Endurance exercise promotes skeletal muscle vascularization, oxidative metabolism, fiber-type switching, and neuromuscular junction integrity. Importantly, the metabolic and contractile properties of the muscle fiber must be coupled to the identity of the innervating motor neuron (MN). Here, we show that muscle-derived neurturin (NRTN) acts on muscle fibers and MNs to couple their characteristics. Using a muscle-specific NRTN transgenic mouse (HSA-NRTN) and RNA-sequencing of MN somas, we observed that retrograde NRTN signaling promotes a shift towards a slow MN identity. In muscle, NRTN increased capillary density, oxidative capacity, and induced a transcriptional reprograming favoring fatty acid metabolism over glycolysis. This combination of effects on muscle and MNs, makes HSA-NRTN mice lean with remarkable exercise performance and motor coordination.
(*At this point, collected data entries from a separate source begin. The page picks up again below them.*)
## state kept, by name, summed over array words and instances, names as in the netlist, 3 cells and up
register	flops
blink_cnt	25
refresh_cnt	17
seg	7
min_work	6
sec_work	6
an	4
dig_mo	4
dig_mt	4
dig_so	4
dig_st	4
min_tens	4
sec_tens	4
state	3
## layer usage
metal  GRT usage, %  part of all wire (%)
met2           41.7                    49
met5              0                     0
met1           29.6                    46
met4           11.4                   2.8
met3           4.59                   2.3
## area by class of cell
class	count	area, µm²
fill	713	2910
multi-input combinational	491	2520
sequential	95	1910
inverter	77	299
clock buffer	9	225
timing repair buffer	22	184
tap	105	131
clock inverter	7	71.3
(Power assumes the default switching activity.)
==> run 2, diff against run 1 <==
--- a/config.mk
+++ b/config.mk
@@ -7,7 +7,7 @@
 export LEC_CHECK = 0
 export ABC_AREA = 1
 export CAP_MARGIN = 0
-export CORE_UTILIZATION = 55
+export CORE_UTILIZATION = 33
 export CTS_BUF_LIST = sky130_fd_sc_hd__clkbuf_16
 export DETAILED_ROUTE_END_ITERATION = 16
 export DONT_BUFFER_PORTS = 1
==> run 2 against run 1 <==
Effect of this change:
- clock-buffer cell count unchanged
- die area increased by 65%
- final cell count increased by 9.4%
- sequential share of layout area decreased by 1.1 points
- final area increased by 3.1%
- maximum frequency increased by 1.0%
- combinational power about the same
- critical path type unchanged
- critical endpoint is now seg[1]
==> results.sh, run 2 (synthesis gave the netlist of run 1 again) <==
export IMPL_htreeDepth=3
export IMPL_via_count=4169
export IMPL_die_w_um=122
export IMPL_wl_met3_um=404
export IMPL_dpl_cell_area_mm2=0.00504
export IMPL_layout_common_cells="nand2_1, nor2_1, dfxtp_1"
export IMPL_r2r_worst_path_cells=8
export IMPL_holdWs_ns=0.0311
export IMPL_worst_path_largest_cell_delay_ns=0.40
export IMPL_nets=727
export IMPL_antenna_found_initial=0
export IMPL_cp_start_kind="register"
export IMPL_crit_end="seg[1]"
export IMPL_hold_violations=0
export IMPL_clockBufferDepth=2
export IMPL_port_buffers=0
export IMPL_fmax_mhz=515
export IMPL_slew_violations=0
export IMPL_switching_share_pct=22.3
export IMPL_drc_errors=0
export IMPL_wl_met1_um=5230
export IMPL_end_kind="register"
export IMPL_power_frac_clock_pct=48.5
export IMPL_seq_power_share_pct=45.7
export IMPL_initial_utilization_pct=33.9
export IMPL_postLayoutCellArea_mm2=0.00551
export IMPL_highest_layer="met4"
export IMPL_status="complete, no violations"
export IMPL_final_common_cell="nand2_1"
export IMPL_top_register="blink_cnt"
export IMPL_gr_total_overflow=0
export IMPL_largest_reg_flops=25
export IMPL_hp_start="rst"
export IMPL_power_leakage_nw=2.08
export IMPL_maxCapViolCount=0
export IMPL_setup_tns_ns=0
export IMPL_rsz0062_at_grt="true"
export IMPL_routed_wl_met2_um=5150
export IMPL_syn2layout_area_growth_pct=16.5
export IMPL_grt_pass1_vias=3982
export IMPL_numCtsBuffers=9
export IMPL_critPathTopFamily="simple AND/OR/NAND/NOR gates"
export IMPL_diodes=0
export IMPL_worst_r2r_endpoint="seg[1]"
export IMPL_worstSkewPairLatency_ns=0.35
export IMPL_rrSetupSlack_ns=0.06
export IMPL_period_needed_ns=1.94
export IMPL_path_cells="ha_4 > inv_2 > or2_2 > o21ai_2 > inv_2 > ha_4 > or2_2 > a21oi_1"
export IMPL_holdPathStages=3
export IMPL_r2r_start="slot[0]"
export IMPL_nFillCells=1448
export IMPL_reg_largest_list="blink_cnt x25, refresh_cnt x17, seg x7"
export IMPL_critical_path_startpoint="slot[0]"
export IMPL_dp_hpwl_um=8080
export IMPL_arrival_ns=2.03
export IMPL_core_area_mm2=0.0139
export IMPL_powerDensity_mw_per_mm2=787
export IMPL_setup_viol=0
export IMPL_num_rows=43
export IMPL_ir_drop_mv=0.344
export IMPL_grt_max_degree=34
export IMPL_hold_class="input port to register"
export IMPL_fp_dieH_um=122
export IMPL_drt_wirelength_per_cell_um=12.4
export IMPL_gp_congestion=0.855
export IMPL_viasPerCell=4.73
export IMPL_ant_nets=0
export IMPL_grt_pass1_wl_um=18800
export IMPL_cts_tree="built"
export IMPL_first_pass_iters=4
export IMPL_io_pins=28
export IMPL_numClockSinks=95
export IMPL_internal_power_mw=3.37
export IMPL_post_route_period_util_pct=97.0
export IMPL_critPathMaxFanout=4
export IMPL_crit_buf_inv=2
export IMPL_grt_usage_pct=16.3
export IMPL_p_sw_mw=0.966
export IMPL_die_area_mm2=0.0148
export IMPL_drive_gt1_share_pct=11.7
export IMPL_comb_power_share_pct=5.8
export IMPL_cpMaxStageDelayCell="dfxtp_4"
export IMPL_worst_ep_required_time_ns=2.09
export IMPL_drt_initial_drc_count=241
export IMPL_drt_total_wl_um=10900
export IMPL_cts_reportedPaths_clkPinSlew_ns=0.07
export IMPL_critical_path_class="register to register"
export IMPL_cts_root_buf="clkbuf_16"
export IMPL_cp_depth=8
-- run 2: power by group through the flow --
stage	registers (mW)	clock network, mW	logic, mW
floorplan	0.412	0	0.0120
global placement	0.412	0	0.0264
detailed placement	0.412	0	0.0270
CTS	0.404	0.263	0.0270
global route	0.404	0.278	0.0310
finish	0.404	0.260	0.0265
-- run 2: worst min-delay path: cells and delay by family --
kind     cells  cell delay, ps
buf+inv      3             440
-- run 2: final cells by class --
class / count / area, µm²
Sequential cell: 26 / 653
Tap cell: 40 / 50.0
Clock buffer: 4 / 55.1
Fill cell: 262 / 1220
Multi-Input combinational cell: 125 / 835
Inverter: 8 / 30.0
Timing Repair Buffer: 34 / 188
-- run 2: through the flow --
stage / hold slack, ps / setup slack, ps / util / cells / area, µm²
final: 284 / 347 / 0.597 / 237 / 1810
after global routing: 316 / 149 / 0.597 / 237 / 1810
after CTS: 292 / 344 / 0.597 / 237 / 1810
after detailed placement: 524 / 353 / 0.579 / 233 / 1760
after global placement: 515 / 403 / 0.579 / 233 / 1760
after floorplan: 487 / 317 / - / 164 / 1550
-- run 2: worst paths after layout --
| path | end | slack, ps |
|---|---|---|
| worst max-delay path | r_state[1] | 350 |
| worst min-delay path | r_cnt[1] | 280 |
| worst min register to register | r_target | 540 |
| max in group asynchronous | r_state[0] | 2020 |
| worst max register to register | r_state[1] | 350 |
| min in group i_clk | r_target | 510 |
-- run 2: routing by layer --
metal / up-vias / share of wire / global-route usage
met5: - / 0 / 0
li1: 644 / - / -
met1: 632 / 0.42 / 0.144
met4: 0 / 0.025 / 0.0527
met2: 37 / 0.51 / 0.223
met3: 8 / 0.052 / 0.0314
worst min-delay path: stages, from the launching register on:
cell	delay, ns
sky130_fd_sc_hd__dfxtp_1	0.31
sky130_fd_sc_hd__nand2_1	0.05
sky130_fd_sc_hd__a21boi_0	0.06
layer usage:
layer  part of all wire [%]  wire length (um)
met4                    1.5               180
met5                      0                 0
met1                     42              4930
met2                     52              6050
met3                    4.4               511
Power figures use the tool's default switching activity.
===== src/rtl/vcache_stat_counter_array.sv =====
// Per-bank saturating vcache event counters with a snapshot shadow bank
// that is drained one word at a time over a valid/yumi stream.
module vcache_stat_counter_array #(
    parameter int num_banks_p     = 4,
    parameter int ctr_width_p     = 32,
    parameter int tag_width_p     = 32,
    parameter int clear_on_snap_p = 0
) (
    input  logic                                        clk_i,
    input  logic                                        reset_n_i,
    input  logic [num_banks_p-1:0]                      req_v_i,
    input  logic [num_banks_p-1:0]                      req_ld_i,
    input  logic [num_banks_p-1:0]                      req_st_i,
    input  logic [num_banks_p-1:0]                      resp_v_i,
    input  logic [num_banks_p-1:0]                      resp_ld_i,
    input  logic [num_banks_p-1:0]                      resp_st_i,
    input  logic [num_banks_p-1:0]                      miss_i,
    input  logic                                        snap_v_i,
    input  logic [tag_width_p-1:0]                      snap_tag_i,
    output logic                                        v_o,
    output logic [ctr_width_p-1:0]                      data_o,
    output logic [((num_banks_p > 1) ? $clog2(num_banks_p) : 1)-1:0] bank_o,
    output logic [2:0]                                  event_o,
    output logic [tag_width_p-1:0]                      tag_o,
    output logic                                        last_o,
    input  logic                                        yumi_i,
    output logic                                        busy_o,
    output logic [7:0]                                  snap_drop_o
);

    localparam int bank_width_lp = (num_banks_p > 1) ? $clog2(num_banks_p) : 1;
    localparam logic [bank_width_lp-1:0] last_bank_lp = bank_width_lp'(num_banks_p - 1);
    localparam logic [2:0] last_event_lp = 3'd6;

    typedef enum logic {
        IDLE  = 1'b0,
        DRAIN = 1'b1
    } state_e;

    state_e                   state_r, state_n;
    logic [bank_width_lp-1:0] bank_r, bank_n;
    logic [2:0]               event_r, event_n;
    logic [tag_width_p-1:0]   tag_r;
    logic [7:0]               drop_r;

    logic [6:0]             event_v [num_banks_p];
    logic [ctr_width_p-1:0] ctr_r    [num_banks_p][7];
    logic [ctr_width_p-1:0] ctr_n    [num_banks_p][7];
    logic [ctr_width_p-1:0] shadow_r [num_banks_p][7];

    logic snap_accept;
    logic snap_drop;
    logic last_word;

    assign snap_accept = (state_r == IDLE)  && snap_v_i;
    assign snap_drop   = (state_r == DRAIN) && snap_v_i;
    assign last_word   = (bank_r == last_bank_lp) && (event_r == last_event_lp);

    always_comb begin
        for (int unsigned b = 0; b < num_banks_p; b++) begin
            event_v[b] = {
                resp_v_i[b] & resp_st_i[b] & miss_i[b],
                resp_v_i[b] & resp_ld_i[b] & miss_i[b],
                resp_v_i[b] & resp_st_i[b],
                resp_v_i[b] & resp_ld_i[b],
                req_v_i[b]  & req_st_i[b],
                req_v_i[b]  & req_ld_i[b],
                req_v_i[b]
            };
        end
    end

    // Post-update values feed both the live counters and the shadow capture,
    // so events in the snapshot cycle land in the snapshot.
    always_comb begin
        for (int unsigned b = 0; b < num_banks_p; b++) begin
            for (int unsigned e = 0; e < 7; e++) begin
                ctr_n[b][e] = ctr_r[b][e]
                            + ctr_width_p'(event_v[b][e] && (ctr_r[b][e] != '1));
            end
        end
    end

    always_ff @(posedge clk_i) begin
        if (!reset_n_i) begin
            for (int unsigned b = 0; b < num_banks_p; b++) begin
                for (int unsigned e = 0; e < 7; e++) begin
                    ctr_r[b][e]    <= '0;
                    shadow_r[b][e] <= '0;
                end
            end
        end else begin
            for (int unsigned b = 0; b < num_banks_p; b++) begin
                for (int unsigned e = 0; e < 7; e++) begin
                    if (snap_accept && (clear_on_snap_p != 0)) begin
                        ctr_r[b][e] <= '0;
                    end else begin
                        ctr_r[b][e] <= ctr_n[b][e];
                    end
                    if (snap_accept) begin
                        shadow_r[b][e] <= ctr_n[b][e];
                    end
                end
            end
        end
    end

    always_comb begin
        state_n = state_r;
        bank_n  = bank_r;
        event_n = event_r;
        case (state_r)
            IDLE: begin
                if (snap_v_i) begin
                    state_n = DRAIN;
                    bank_n  = '0;
                    event_n = '0;
                end
            end
            DRAIN: begin
                if (yumi_i) begin
                    if (last_word) begin
                        state_n = IDLE;
                        bank_n  = '0;
                        event_n = '0;
                    end else if (event_r == last_event_lp) begin
                        bank_n  = bank_r + 1'b1;
                        event_n = '0;
                    end else begin
                        event_n = event_r + 3'd1;
                    end
                end
            end
            default: begin
                state_n = IDLE;
                bank_n  = '0;
                event_n = '0;
            end
        endcase
    end

    always_ff @(posedge clk_i) begin
        if (!reset_n_i) begin
            state_r <= IDLE;
            bank_r  <= '0;
            event_r <= '0;
            tag_r   <= '0;
            drop_r  <= '0;
        end else begin
            state_r <= state_n;
            bank_r  <= bank_n;
            event_r <= event_n;
            if (snap_accept) begin
                tag_r <= snap_tag_i;
            end
            if (snap_drop && (drop_r != 8'hFF)) begin
                drop_r <= drop_r + 8'd1;
            end
        end
    end

    // Every output decodes from registered state only.
    assign v_o         = (state_r == DRAIN);
    assign busy_o      = (state_r == DRAIN);
    assign last_o      = (state_r == DRAIN) && last_word;
    assign data_o      = (state_r == DRAIN) ? shadow_r[bank_r][event_r] : '0;
    assign bank_o      = bank_r;
    assign event_o     = event_r;
    assign tag_o       = tag_r;
    assign snap_drop_o = drop_r;

endmodule
module driver_motor_pwm #(
  parameter int PERIOADA  = 1000,
  parameter int TIMP_MORT = 50,
  parameter int PAS_RAMPA = 16
) (
  input  logic        clk,
  input  logic        rst_n,
  input  logic [1:0]  directie_driverA,
  input  logic [1:0]  directie_driverB,
  input  logic [11:0] factor_dc_driverA,
  input  logic [11:0] factor_dc_driverB,
  output logic        in1_A,
  output logic        in2_A,
  output logic        en_A,
  output logic        in1_B,
  output logic        in2_B,
  output logic        en_B,
  output logic        sfarsit_perioada,
  output logic        timp_mort_A,
  output logic        timp_mort_B
);

  if (PERIOADA < 2 || PERIOADA > 4096 || PAS_RAMPA < 0) begin : g_param_invalid
    $error("driver_motor_pwm: PERIOADA must be 2..4096 and PAS_RAMPA non-negative");
  end

  localparam logic [11:0] ULTIM = 12'(PERIOADA - 1);

  logic [11:0] contor_q;
  logic [11:0] contor_d;
  logic        sfarsit_q;
  logic        ultim_d;

  assign ultim_d  = (contor_q == ULTIM);
  assign contor_d = ultim_d ? 12'd0 : contor_q + 12'd1;

  // Registered from the next count so the pulse lines up with the counter's last cycle
  always_ff @(posedge clk or negedge rst_n) begin
    if (!rst_n) begin
      contor_q  <= '0;
      sfarsit_q <= 1'b0;
    end else begin
      contor_q  <= contor_d;
      sfarsit_q <= (contor_d == ULTIM);
    end
  end

  assign sfarsit_perioada = sfarsit_q;

  driver_motor_pwm_canal #(
    .TIMP_MORT(TIMP_MORT)
`ifdef RAMPA_SOFT_EN
    ,
    .PAS_RAMPA(PAS_RAMPA)
`endif
  ) u_canal_a (
    .clk         (clk),
    .rst_n       (rst_n),
    .contor_i    (contor_q),
    .sfarsit_i   (ultim_d),
    .directie_i  (directie_driverA),
    .factor_dc_i (factor_dc_driverA),
    .in1_o       (in1_A),
    .in2_o       (in2_A),
    .en_o        (en_A),
    .timp_mort_o (timp_mort_A)
  );

  driver_motor_pwm_canal #(
    .TIMP_MORT(TIMP_MORT)
`ifdef RAMPA_SOFT_EN
    ,
    .PAS_RAMPA(PAS_RAMPA)
`endif
  ) u_canal_b (
    .clk         (clk),
    .rst_n       (rst_n),
    .contor_i    (contor_q),
    .sfarsit_i   (ultim_d),
    .directie_i  (directie_driverB),
    .factor_dc_i (factor_dc_driverB),
    .in1_o       (in1_B),
    .in2_o       (in2_B),
    .en_o        (en_B),
    .timp_mort_o (timp_mort_B)
  );

endmodule

$ cat config.mk
export PLATFORM = sky130hd
export DESIGN_NAME = driver_motor_pwm
export DESIGN_NICKNAME = d
export VERILOG_FILES = /design/src/rtl/driver_motor_pwm.sv
export SDC_FILE = /design/constraint.sdc
export NUM_CORES = 1
export LEC_CHECK = 0
export ABC_CLOCK_PERIOD_IN_PS = 2800
export BUFFER_PORTS_ARGS = -buffer_cell sky130_fd_sc_hd__buf_2
export CAP_MARGIN = 20
export CORE_UTILIZATION = 50
export CTS_CLUSTER_SIZE = 10
export DETAILED_ROUTE_END_ITERATION = 10
export PLACE_DENSITY_LB_ADDON = 0.08
export SYNTH_ARGS = -nofsm -noshare
export SYNTH_HDL_FRONTEND = slang
export SYNTH_HIERARCHICAL = 1
export SYNTH_SLANG_ARGS = --single-unit
$ cat constraint.sdc
create_clock -name clk -period 2.8 [get_ports clk]
set_input_delay 0.42 -clock clk [delete_from_list [all_inputs] [get_ports clk]]
set_output_delay 0.42 -clock clk [all_outputs]
set_load 0.02 [all_outputs]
Interestingly, HSA-NRTN mice largely recapitulate the phenotype of mice with muscle-specific expression of its upstream regulator PGC-1?1. This work identifies NRTN as a myokine that couples muscle oxidative capacity to slow MN identity. Overall design: We used laser capture microdissection to isolate discrete motor neurons from the lumbar spinal cord of HSA-NRTN mice and wild-type littermates. We performed RNA-sequencing analysis in pools of approximately 50 motor neurons per mouse (5 HSA-NRTN and 5 wild-type controls).